== Exercise ==
Exactly as written, copy the lines of the data below from the first through the one containing "export SLEW_MARGIN = 5".
*** Opening Dataset records ***
==> inputs of run H <==
==> flow/design.v (excerpt) <==
module ClockTest(
	input clk,
	input rst,
	input btn,
	output reg [6:0] seg,  
	output reg [3:0] an,
	output reg buttons_pressed, 
	output reg buttons_released 
);
export LEC_CHECK = 0
export CAP_MARGIN = 20
export CELL_PAD_IN_SITES_GLOBAL_PLACEMENT = 2
export CORE_MARGIN = 9
export CORE_UTILIZATION = 40
export CTS_CLUSTER_DIAMETER = 317
export GPL_ROUTABILITY_DRIVEN = 1
export MIN_ROUTING_LAYER = met2
export PLACE_DENSITY_LB_ADDON = 0.07
export SETUP_SLACK_MARGIN = -1.19
export SLEW_MARGIN = 5
create_clock -name core_clock -period 50.0 [get_ports {clk}]
run.sh (not shown) runs the stock make flow with config.mk's settings and CLKGATE_MAP_FILE=.
==> inputs of run A, as changes to run H <==
==> flow/config.mk (replaced) <==
export PLATFORM = sky130hd
export DESIGN_NAME = ClockTest
export DESIGN_NICKNAME = ClockTest
export VERILOG_FILES = /design/flow/design.v
export SDC_FILE = /design/flow/constraint.sdc
export NUM_CORES = 4
export LEC_CHECK = 0
export ABC_AREA = 1
export CAP_MARGIN = 20
export CORE_MARGIN = 2
export CORE_UTILIZATION = 70
export PLACE_DENSITY_LB_ADDON = 0.01
export SLEW_MARGIN = 20
==> flow/constraint.sdc (replaced) <==
create_clock -name core_clock -period 25.9 [get_ports {clk}]
set_input_delay 5.1800 -clock core_clock [delete_from_list [all_inputs] [get_ports {clk}]]
set_output_delay 5.1800 -clock core_clock [all_outputs]
set_load 0.01 [all_outputs]
==> metrics.yaml <==
dieHeight_microns: 292
p_comb_mw: 0.0366
wl_per_cell_microns: 23.9
status: "finished with violations"
endpoint: "s_tens[2]$_DFFE_PP0P_"
dpl-instance-area_sq_um: 30800
fmax_mhz: 21.5
violations: "DRC"
regArea_sq_um: 2570
grt_pass1_vias: 49800
drcViolationCount: 4
die_w_microns: 292
drtPass1Iterations: 54
the above is filed under run H

==> metrics.yaml <==
status: "no timing/DRC/antenna violations"
p_comb_mw: 0.0419
postSynthSeqShare: 0.0739
antenna_left: 0
dieHeight_microns: 227
nClkBuffers: 9
regArea_sq_um: 2570
area_leaders: "nand2_1 (17%), nand2_4 (11%), nand2_2 (8.0%), nand3_1 (7.9%), inv_1 (6.6%)"
fmax_mhz: 41.1
grt_pass1_vias: 32700
drtPass1Iterations: 8
wl_per_cell_microns: 15.2
endpoint: "clk_display[1]$_DFFE_PP0P_"
dpl-instance-area_sq_um: 35100
die_w_microns: 227
the above is filed under run A


========
==> inputs of job 9690 <==
==> flow/design.v <==
`timescale 1ns / 1ps
module button_debounce (
    input clk,        
    input rst,        
    input button_in,  
    output reg button_out  
);
    parameter integer DEBOUNCE_TIME = 200; 
    reg [19:0] counter;
    reg button_state;
    always @(posedge clk or posedge rst) begin
        if (rst) begin
            counter <= 0;
            button_state <= 0;
            button_out <= 0;
        end else begin
            if (button_in != button_state) begin
                counter <= counter + 1;
                if (counter >= DEBOUNCE_TIME) begin
                    button_state <= button_in;
                    button_out <= button_in;
                    counter <= 0;
                end
            end else begin
                counter <= 0;
            end
        end
    end
endmodule
`timescale 1ns / 1ps
module operatorremainder(
    input [35:0] n,
    output reg is_multiple
);
	parameter DIVISOR = 20000;
	reg [35:0] temp;
	reg [35:0] quotient;
	reg [35:0] remainder;
	integer i;
	always @(*) begin
        temp = n;
        quotient = 0;
        remainder = 0;
        for (i = 35; i >= 0; i = i - 1) begin
            quotient = (quotient << 1) | (temp[i] ? 1'b1 : 1'b0);
            if (quotient >= DIVISOR) begin
                quotient = quotient - DIVISOR;
                remainder = (remainder << 1) | 1'b1;
            end else begin
                remainder = (remainder << 1);
            end
        end
        is_multiple = (quotient == 0);
    end
endmodule
`timescale 1ns / 1ps
module ClockTest(
	input clk,
	input rst,
	input btn,
	output reg [6:0] seg,  
	output reg [3:0] an,
	output reg buttons_pressed, 
	output reg buttons_released 
);
	wire is_divisible;  
   reg [7:0] counter;  
   reg [35:0] cnt;	 
   wire buttons_out;
	reg buttons_out_prev;
   wire [6:0] segments [15:0];  
	reg [3:0] ones;  
   reg [3:0] tens;  
	reg [3:0] s_ones;  
	reg [3:0] s_tens;  
   reg [6:0] refresh_counter;  
   reg refresh_flag;	 
   reg [7:0] clk_display;  
      assign segments[0] = 7'b1000000;   
      assign segments[1] = 7'b1111001;   
      assign segments[2] = 7'b0100100;   
      assign segments[3] = 7'b0110000;   
      assign segments[4] = 7'b0011001;   
      assign segments[5] = 7'b0010010;   
      assign segments[6] = 7'b0000010;   
      assign segments[7] = 7'b1111000;   
      assign segments[8] = 7'b0000000;   
      assign segments[9] = 7'b0010000;   
      assign segments[10] = 7'b0001000;  
      assign segments[11] = 7'b0000011;  
      assign segments[12] = 7'b1000110;  
      assign segments[13] = 7'b0100001;  
      assign segments[14] = 7'b0000110;  
      assign segments[15] = 7'b0001110;  
   button_debounce debounce (
		.clk(clk),
		.rst(rst),
		.button_in(btn),
		.button_out(buttons_out)
   );
   operatorremainder remainder (
        .n(cnt),
        .is_multiple(is_divisible)
    );
   always @ (posedge clk or posedge rst) begin
      if (rst) begin  
         cnt <= 0;
         counter <= 0;
			ones <= 0;
			tens <= 0;
			s_ones <= 0;
			s_tens <= 0;
			clk_display <= 0;
			buttons_out_prev <= 0;
			buttons_pressed <= 0;
			buttons_released <= 0;
      end else begin
			if(cnt == 1_200_000 -1) begin 
				cnt <= 0;
				ones <= 0;
				tens <= 0;
				s_ones <= 0;
				s_tens <= 0;
				clk_display <= 0;
			end else begin
			if (is_divisible) begin 
				if(clk_display == 60) begin
					s_ones <= 0;
					s_tens <= 0;
				end else begin
					clk_display <= clk_display+1;
					if(s_ones == 9) begin
						s_ones <= 0;
						s_tens <= s_tens + 1;
					end else begin
						s_ones <= s_ones + 1;
					end
				end
			end
			buttons_out_prev <= buttons_out;
			buttons_pressed <= (buttons_out & ~buttons_out_prev);	  
			buttons_released <= (~buttons_out & buttons_out_prev);  
			if (buttons_pressed) begin
				if (ones == 9) begin
					ones <= 0;
					if (tens == 9) begin
						tens <= 0;
					end else begin
						tens <= tens + 1;
					end
				end else begin
				ones <= ones + 1;
				end
			end
			cnt <= cnt + 1;
         end   
      end
   end
	always @(posedge clk or posedge rst) begin
		if (rst) begin
			refresh_counter <= 0;
			refresh_flag <= 0;
		end else begin
		refresh_counter <= refresh_counter + 1;
		if (refresh_counter == 250) begin   
			refresh_counter <= 0;
			refresh_flag <= ~refresh_flag;
		end
		end
	end
	always @(posedge clk or posedge rst) begin
		if (rst) begin
			seg <= 7'b1111111;
			an <= 4'b1111;
		end else
		case (refresh_counter[6:5])
			2'b00: begin
				seg <= segments[ones];
				an <= 4'b1110; 
			end
			2'b01: begin
				seg <= segments[tens];
				an <= 4'b1101; 
			end
				2'b10: begin
				seg <= segments[s_ones];
				an <= 4'b1011; 
			end
				2'b11: begin
				seg <= segments[s_tens];
				an <= 4'b0111; 
			end
		endcase
end
endmodule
*** Closing Dataset records ***
== Answer to this exercise ==
==> inputs of run H <==
==> flow/design.v (excerpt) <==
module ClockTest(
	input clk,
	input rst,
	input btn,
	output reg [6:0] seg,  
	output reg [3:0] an,
	output reg buttons_pressed, 
	output reg buttons_released 
);
export LEC_CHECK = 0
export CAP_MARGIN = 20
export CELL_PAD_IN_SITES_GLOBAL_PLACEMENT = 2
export CORE_MARGIN = 9
export CORE_UTILIZATION = 40
export CTS_CLUSTER_DIAMETER = 317
export GPL_ROUTABILITY_DRIVEN = 1
export MIN_ROUTING_LAYER = met2
export PLACE_DENSITY_LB_ADDON = 0.07
export SETUP_SLACK_MARGIN = -1.19
export SLEW_MARGIN = 5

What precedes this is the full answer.